Welcome to Hard Times

My heart goes out to DVD Beaver‘s Gary W. Tooze, who can’t even pay his heating bill. The world can be a cold (i.e., heartless) and brutal place, but the bell began tolling on physical media big-time six or seven years ago. I’m stunned that Studio Canal, Warner Archive, Network and Shout! Factory won’t even send Tooze review copies of their Blurays. DVD Beaver has been a necessary home-video pit stop for a long, long time. What kind of people are running these outfits?

Dodge

Yes, Tyler Nilson and Michael Schwartz‘s The Peanut Butter Falcon, a Down Syndrome buddy dramedy, got rave notices when it opened a couple of months ago. And yes, it has the right kind of cast for an indie, Mud-like venture of this sort — Shia LaBeouf, Dakota Johnson, John Hawkes, Bruce Dern, Jon Bernthal, Thomas Haden Church. I plan to watch within two or three days, or certainly by the weekend. It begins streaming on 11.5. My bad, but I’ll soon make amends.

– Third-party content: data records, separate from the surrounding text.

<file path="config.mk">
export PLATFORM = sky130hd
export DESIGN_NAME = vec_acc
export DESIGN_NICKNAME = d
export VERILOG_FILES = /design/src/rtl/vec_acc.sv
export SDC_FILE = /design/constraint.sdc
export NUM_CORES = 1
export LEC_CHECK = 0
export CAP_MARGIN = 0
export CORE_AREA = 2 2 127 129
export DETAILED_ROUTE_END_ITERATION = 12
export DIE_AREA = 0 0 129 131
export GPL_TIMING_DRIVEN = 0
export PLACE_DENSITY = 0.56
export SLEW_MARGIN = 20
export SYNTH_ARGS = -nofsm -noshare
export SYNTH_HDL_FRONTEND = slang
export SYNTH_SLANG_ARGS = --single-unit
</file>
<file path="constraint.sdc">
create_clock -name clk -period 8.9 [get_ports clk]
set_input_delay 1.78 -clock clk [delete_from_list [all_inputs] [get_ports clk]]
set_output_delay 1.78 -clock clk [all_outputs]
set_load 0.03 [all_outputs]
</file>
<file path="src/rtl/vec_acc.sv">
// vec_acc: saturating accumulator that folds cfg_len partial sums from vec_mul
// into one result behind a valid/ready output register. Optional ReLU: VEC_ACC_RELU_EN.
module vec_acc #(
  parameter  int W_Y   = 18,
  parameter  int W_A   = 24,
  parameter  int N_MAX = 16,
  localparam int W_N   = $clog2(N_MAX + 1)
) (
  input  logic           clk,
  input  logic           rstn,
  input  logic [W_N-1:0] cfg_len,
  input  logic [W_Y-1:0] y_in,
  input  logic           y_valid,
  output logic           y_ready,
  output logic [W_A-1:0] acc_out,
  output logic           acc_sat,
  output logic           acc_valid,
  input  logic           acc_ready,
  output logic           drop_err
);

  typedef enum logic {ACC, FULL} state_t;

  localparam logic [W_A-1:0] ACC_MAX = {1'b0, {(W_A-1){1'b1}}};
  localparam logic [W_A-1:0] ACC_MIN = {1'b1, {(W_A-1){1'b0}}};

  state_t         state, next_state;
  logic [W_A-1:0] acc;
  logic           sat_q;
  logic [W_N-1:0] cnt;
  logic [W_N-1:0] len_q;

  logic                  accept;
  logic                  first;
  logic                  last;
  logic                  out_free;
  logic                  ovf;
  logic                  sat_new;
  logic [W_N-1:0]        len_clamp;
  logic [W_N-1:0]        len_eff;
  logic [W_N-1:0]        cnt_inc;
  logic signed [W_A:0]   sum_wide;
  logic [W_A-1:0]        sum_val;
  logic                  load_out;
  logic [W_A-1:0]        load_val;
  logic                  load_sat;

  function automatic logic [W_A-1:0] out_map(input logic [W_A-1:0] v);
`ifdef VEC_ACC_RELU_EN
    return v[W_A-1] ? '0 : v;
`else
    return v;
`endif
  endfunction

  // Datapath: one extra bit catches overflow; differing top bits mean it left range.
  always_comb begin
    accept    = y_valid && (state == ACC);
    first     = (cnt == '0);
    out_free  = !acc_valid || acc_ready;
    len_clamp = (cfg_len == '0)           ? W_N'(1)     :
                (cfg_len > W_N'(N_MAX))   ? W_N'(N_MAX) : cfg_len;
    len_eff   = first ? len_clamp : len_q;
    cnt_inc   = cnt + 1'b1;
    last      = (cnt_inc == len_eff);
    sum_wide  = (W_A+1)'($signed(acc)) + (W_A+1)'($signed(y_in));
    ovf       = 1'b0;
    if (first) begin
      sum_val = W_A'($signed(y_in));
    end else if (sum_wide[W_A] != sum_wide[W_A-1]) begin
      ovf     = 1'b1;
      sum_val = sum_wide[W_A] ? ACC_MIN : ACC_MAX;
    end else begin
      sum_val = sum_wide[W_A-1:0];
    end
    sat_new = !first && (sat_q || ovf);
  end

  // NOTE: every output gets a default first so no path leaves it unassigned (no latch).
  always_comb begin
    next_state = state;
    y_ready    = 1'b0;
    load_out   = 1'b0;
    load_val   = acc;
    load_sat   = sat_q;
    unique case (state)
      ACC: begin
        y_ready = 1'b1;
        if (accept && last) begin
          if (out_free) begin
            load_out = 1'b1;
            load_val = sum_val;
            load_sat = sat_new;
          end else begin
            next_state = FULL;
          end
        end
      end
      FULL: begin
        if (acc_valid && acc_ready) begin
          load_out   = 1'b1;
          next_state = ACC;
        end
      end
      default: next_state = ACC;
    endcase
  end

  // NOTE: sequential state uses non-blocking assignments so all registers update together.
  always_ff @(posedge clk) begin
    if (!rstn) state <= ACC;
    else       state <= next_state;
  end

  always_ff @(posedge clk) begin
    if (!rstn) begin
      acc       <= '0;
      sat_q     <= 1'b0;
      cnt       <= '0;
      len_q     <= '0;
      acc_out   <= '0;
      acc_sat   <= 1'b0;
      acc_valid <= 1'b0;
      drop_err  <= 1'b0;
    end else begin
      if (accept) begin
        acc   <= sum_val;
        sat_q <= sat_new;
        if (first) len_q <= len_clamp;
        cnt <= (last && out_free) ? '0 : cnt_inc;
      end
      if (state == FULL && load_out) cnt <= '0;

      if (load_out) begin
        acc_out   <= out_map(load_val);
        acc_sat   <= load_sat;
        acc_valid <= 1'b1;
      end else if (acc_ready) begin
        acc_valid <= 1'b0;
      end

      // vec_mul cannot stall, so a partial offered while busy is lost for good.
      if (y_valid && !y_ready) drop_err <= 1'b1;
    end
  end

endmodule

</file>
==> results of run 1 <==
==> placed cells by master, fill, tap and decap left out, drive strengths merged, types with 6 or more instances in the layout <==
master | Yosys | routed
clkbuf | 19 | 31
inv | 13 | 13
clkdlybuf4s50 | 0 | 54
dfxtp | 63 | 63
nand3 | 19 | 19
nand4 | 6 | 6
xnor2 | 17 | 17
a21oi | 50 | 50
nor3 | 10 | 10
mux2 | 16 | 16
mux2i | 15 | 15
o21ai | 52 | 52
xor2 | 12 | 12
buf | 14 | 14
nor2b | 7 | 7
a21o | 12 | 12
a211oi | 6 | 6
nand2 | 59 | 59
ha | 26 | 26
a31oi | 19 | 19
nor2 | 39 | 39
==> per-layer routing <==
layer | global-route usage, % | vias to the layer above
li1 | - | 2174
met2 | 29.8 | 150
met5 | 0 | -
met1 | 24.5 | 2208
met3 | 4.23 | 31
met4 | 6.33 | 0
==> critical path, stage by stage <==
cell,delay [ns]
clkdlybuf4s50_1,0.57
ha_1,0.47
a2111oi_2,0.39
o21ai_1,0.14
a41o_1,0.27
a221o_1,0.37
xor2_1,0.25
o21ai_1,0.35
nand3_2,0.24
o221a_1,0.33
==> per-stage QoR <==
step	hold slack, ns	utilization [%]	total power [W]	area [um^2]
4_1_cts	0.457	36.3	0.00106	5670
6_report	0.454	36.3	0.00106	5670
5_1_grt	0.474	36.3	0.00111	5670
3_3_place_gp	0.446	34.4	0.000693	5370
2_1_floorplan	0.436	-	0.000586	4560
3_5_place_dp	0.450	34.4	0.000699	5370
==> area by class of cell <==
cell class | count | area [um^2] | area share (%)
clock buffer | 12 | 256 | 4.53
inverter | 13 | 48.8 | 0.861
clock inverter | 3 | 42.5 | 0.751
buffer | 33 | 163 | 2.87
tap | 216 | 270 | 4.77
multi-input combinational | 442 | 3090 | 54.4
timing repair buffer | 54 | 541 | 9.54
sequential | 63 | 1260 | 22.3
==> final timing paths <==
path | start | to | slack [ns] | depth (start not counted)
setup / recovery | y_in[17] | acc_out[1]$_SDFFE_PN0P_ | 3.97 | 10
hold / removal | len_q[1]$_SDFFE_PN0P_ | len_q[1]$_SDFFE_PN0P_ | 0.45 | 2
setup reg to reg | acc[11]$_SDFFE_PN0P_ | acc_out[1]$_SDFFE_PN0P_ | 5.69 | 10
hold reg to reg | len_q[1]$_SDFFE_PN0P_ | len_q[1]$_SDFFE_PN0P_ | 0.45 | 2
==> registers in the layout, indices dropped and copies added (netlist names), 5 cells and up <==
signal   count
acc         24
acc_out     24
cnt          5
len_q        5
==> report_power, final <==
group | internal, W | leakage, nW | switching [W]
logic | 0.000142 | 1.66 | 0.000234
clock network | 0.000230 | 0.145 | 0.000131
registers | 0.000306 | 0.516 | 0.0000175
total | 0.000678 | 2.32 | 0.000383
==> cells by family after synthesis <==
| kind of cell | count (synthesis) |
|---|---|
| compound gates | 191 |
| simple gates | 163 |
| flops | 63 |
| buf+inv | 46 |
| mux | 31 |
| xor+xnor | 29 |
| fa+ha+maj | 28 |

Trump to House Dems: “Kiss My Ass”

As I understand this latest development, Donald Trump and his attorneys have decided to stonewall any and all attempts from House Democrats to obtain pertinent testimony or documents in their ongoing impeachment inquiry. Basically a blanket “eff you” posture. This in itself would and should add another article of impeachment along with the “get the Bidens” Ukraine whistleblower thing.

The bottom line (and please inform if I’m missing something) is that Adam Schiff and other pro-impeachment House Democrats don’t have the power or the cojones to force Trump to do anything. They’ll strongly protest, of course, and will eventually vote for impeachment, but we all know the drill about the Republican-dominated Senate being all but certain to vote it down.

Excerpt: “Trump administration lawyers and aides have spent days puzzling over how to respond to the impeachment inquiry, and [now this] abrupt move suggests that the president’s team has calculated that he is better off risking the House’s ire — and even an impeachment article focused on the obstruction — than setting a precedent for cooperation with an investigation they have strenuously argued is illegitimate.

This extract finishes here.